> _WORK INSTRUCTION_
Every line below that mentions the word "repair" should be copied out.

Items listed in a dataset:
--------------------------------

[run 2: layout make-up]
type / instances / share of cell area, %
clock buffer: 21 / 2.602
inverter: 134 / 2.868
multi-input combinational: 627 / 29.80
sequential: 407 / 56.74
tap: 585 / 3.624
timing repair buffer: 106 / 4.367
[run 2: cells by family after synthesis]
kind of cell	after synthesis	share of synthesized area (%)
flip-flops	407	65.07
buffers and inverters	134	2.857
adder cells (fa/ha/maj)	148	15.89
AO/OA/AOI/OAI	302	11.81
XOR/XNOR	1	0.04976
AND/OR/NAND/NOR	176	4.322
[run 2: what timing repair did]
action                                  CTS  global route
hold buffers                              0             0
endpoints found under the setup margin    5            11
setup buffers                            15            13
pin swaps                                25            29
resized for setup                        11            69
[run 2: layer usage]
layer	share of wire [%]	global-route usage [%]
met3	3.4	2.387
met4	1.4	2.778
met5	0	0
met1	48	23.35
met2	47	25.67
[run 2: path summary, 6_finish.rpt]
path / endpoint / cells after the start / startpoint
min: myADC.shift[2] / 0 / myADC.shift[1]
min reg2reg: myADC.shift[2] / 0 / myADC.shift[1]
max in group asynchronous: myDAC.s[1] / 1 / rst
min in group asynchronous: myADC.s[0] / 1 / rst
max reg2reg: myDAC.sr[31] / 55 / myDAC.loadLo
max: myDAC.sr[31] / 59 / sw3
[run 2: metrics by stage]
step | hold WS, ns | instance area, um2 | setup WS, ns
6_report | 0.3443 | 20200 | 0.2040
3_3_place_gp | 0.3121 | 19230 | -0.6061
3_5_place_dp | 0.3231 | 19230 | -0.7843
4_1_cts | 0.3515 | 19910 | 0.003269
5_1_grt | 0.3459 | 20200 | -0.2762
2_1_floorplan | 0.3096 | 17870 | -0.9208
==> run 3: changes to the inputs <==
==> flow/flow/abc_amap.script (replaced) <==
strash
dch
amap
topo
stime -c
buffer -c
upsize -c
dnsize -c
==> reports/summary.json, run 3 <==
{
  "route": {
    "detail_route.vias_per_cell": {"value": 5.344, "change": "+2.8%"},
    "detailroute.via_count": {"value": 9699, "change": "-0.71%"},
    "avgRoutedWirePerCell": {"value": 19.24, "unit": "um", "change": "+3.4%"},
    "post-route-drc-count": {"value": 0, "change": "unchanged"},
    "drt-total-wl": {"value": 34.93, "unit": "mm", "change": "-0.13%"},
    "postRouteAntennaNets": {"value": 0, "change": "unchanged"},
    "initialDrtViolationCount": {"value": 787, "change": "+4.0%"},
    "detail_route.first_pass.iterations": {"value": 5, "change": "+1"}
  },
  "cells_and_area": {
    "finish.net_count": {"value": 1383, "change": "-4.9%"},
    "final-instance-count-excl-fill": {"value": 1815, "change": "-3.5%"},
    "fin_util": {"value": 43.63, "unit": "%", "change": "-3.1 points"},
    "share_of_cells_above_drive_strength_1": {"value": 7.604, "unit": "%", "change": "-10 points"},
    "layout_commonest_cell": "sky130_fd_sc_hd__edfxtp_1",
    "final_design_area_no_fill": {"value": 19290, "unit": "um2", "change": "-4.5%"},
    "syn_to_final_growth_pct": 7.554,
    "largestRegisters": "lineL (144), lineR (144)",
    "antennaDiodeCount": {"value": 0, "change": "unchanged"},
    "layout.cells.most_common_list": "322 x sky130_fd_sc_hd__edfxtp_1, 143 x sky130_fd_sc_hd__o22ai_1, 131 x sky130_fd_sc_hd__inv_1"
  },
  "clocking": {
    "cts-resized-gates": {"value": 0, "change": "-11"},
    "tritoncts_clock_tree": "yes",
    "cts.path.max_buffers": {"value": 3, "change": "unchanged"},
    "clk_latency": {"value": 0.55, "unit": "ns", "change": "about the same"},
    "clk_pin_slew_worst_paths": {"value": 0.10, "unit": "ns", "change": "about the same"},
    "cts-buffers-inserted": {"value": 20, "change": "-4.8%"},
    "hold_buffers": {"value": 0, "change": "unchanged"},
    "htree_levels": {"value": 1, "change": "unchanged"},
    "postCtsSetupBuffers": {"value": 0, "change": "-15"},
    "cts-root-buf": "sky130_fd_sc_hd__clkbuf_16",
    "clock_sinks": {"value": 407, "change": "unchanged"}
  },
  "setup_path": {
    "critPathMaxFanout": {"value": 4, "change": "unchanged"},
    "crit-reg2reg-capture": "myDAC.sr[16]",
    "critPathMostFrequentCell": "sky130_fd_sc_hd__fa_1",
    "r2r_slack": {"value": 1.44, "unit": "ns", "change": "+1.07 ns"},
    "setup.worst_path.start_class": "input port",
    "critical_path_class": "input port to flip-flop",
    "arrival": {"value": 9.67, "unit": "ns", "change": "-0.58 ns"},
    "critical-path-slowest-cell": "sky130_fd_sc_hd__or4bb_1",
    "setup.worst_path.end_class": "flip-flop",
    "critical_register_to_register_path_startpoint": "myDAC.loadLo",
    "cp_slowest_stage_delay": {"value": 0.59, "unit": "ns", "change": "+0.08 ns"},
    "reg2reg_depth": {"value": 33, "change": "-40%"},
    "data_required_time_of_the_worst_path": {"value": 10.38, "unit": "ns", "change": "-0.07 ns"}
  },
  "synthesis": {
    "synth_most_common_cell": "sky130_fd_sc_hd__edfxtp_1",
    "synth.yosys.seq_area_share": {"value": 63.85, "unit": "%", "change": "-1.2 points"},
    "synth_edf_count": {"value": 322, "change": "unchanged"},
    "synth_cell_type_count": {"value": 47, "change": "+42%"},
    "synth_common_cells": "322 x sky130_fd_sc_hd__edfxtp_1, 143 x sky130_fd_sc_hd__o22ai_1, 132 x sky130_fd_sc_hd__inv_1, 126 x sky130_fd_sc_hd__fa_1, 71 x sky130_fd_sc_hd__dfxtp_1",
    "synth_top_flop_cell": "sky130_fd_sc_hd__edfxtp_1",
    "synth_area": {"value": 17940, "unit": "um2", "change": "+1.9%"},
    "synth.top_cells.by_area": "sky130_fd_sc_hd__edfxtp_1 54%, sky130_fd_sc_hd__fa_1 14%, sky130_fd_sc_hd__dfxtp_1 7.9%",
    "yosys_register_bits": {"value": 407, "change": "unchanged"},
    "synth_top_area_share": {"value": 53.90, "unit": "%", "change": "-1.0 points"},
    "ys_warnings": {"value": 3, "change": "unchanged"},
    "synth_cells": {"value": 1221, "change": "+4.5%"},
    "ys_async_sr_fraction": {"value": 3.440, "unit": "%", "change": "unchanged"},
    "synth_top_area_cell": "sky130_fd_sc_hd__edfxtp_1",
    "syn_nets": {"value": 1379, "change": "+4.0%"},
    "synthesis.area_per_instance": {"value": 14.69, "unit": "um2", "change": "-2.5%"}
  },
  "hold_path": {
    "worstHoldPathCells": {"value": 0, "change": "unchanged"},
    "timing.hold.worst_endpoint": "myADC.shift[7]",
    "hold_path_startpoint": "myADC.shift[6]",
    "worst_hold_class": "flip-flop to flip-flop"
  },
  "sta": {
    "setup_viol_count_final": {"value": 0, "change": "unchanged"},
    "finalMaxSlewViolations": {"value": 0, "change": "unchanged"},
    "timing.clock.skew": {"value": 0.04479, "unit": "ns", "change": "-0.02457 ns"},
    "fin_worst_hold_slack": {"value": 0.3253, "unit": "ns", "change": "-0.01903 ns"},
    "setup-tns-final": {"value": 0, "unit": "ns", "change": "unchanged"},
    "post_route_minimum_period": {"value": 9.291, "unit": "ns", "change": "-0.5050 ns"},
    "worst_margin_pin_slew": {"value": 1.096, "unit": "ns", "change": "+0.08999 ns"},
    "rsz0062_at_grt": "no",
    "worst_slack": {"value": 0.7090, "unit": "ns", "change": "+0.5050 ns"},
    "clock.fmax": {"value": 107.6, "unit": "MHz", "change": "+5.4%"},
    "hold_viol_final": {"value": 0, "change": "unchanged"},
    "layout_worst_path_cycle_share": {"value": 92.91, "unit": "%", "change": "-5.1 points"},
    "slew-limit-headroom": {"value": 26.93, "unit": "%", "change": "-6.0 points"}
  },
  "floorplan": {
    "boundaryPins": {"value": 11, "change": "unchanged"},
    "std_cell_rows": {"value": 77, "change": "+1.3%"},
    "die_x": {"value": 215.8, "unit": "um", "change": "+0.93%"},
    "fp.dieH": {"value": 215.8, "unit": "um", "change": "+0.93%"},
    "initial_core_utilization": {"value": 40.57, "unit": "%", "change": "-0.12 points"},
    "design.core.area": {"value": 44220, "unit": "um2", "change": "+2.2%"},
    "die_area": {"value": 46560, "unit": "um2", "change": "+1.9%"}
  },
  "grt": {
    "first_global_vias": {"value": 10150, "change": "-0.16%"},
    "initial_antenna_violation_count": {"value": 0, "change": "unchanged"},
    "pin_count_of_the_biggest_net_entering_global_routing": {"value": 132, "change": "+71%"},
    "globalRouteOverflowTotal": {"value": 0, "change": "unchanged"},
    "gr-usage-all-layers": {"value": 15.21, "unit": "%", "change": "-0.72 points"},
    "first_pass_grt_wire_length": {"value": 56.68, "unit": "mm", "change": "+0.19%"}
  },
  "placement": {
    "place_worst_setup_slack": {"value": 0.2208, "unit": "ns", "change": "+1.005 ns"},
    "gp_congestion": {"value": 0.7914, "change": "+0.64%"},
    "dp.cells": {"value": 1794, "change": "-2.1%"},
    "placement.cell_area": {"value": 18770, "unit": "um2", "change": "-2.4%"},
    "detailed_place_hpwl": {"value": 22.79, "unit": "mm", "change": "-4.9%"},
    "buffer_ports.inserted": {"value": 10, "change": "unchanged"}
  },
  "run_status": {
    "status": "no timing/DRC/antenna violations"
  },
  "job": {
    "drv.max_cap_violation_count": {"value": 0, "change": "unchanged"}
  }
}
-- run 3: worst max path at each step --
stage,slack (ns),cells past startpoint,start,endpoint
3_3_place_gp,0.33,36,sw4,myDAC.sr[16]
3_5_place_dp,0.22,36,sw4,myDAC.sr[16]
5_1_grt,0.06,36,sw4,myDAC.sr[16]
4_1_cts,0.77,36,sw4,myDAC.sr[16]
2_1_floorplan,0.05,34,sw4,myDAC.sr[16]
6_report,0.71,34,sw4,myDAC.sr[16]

--------------------------------

> _ANSWER BOX_
timing repair buffer: 106 / 4.367
[run 2: what timing repair did]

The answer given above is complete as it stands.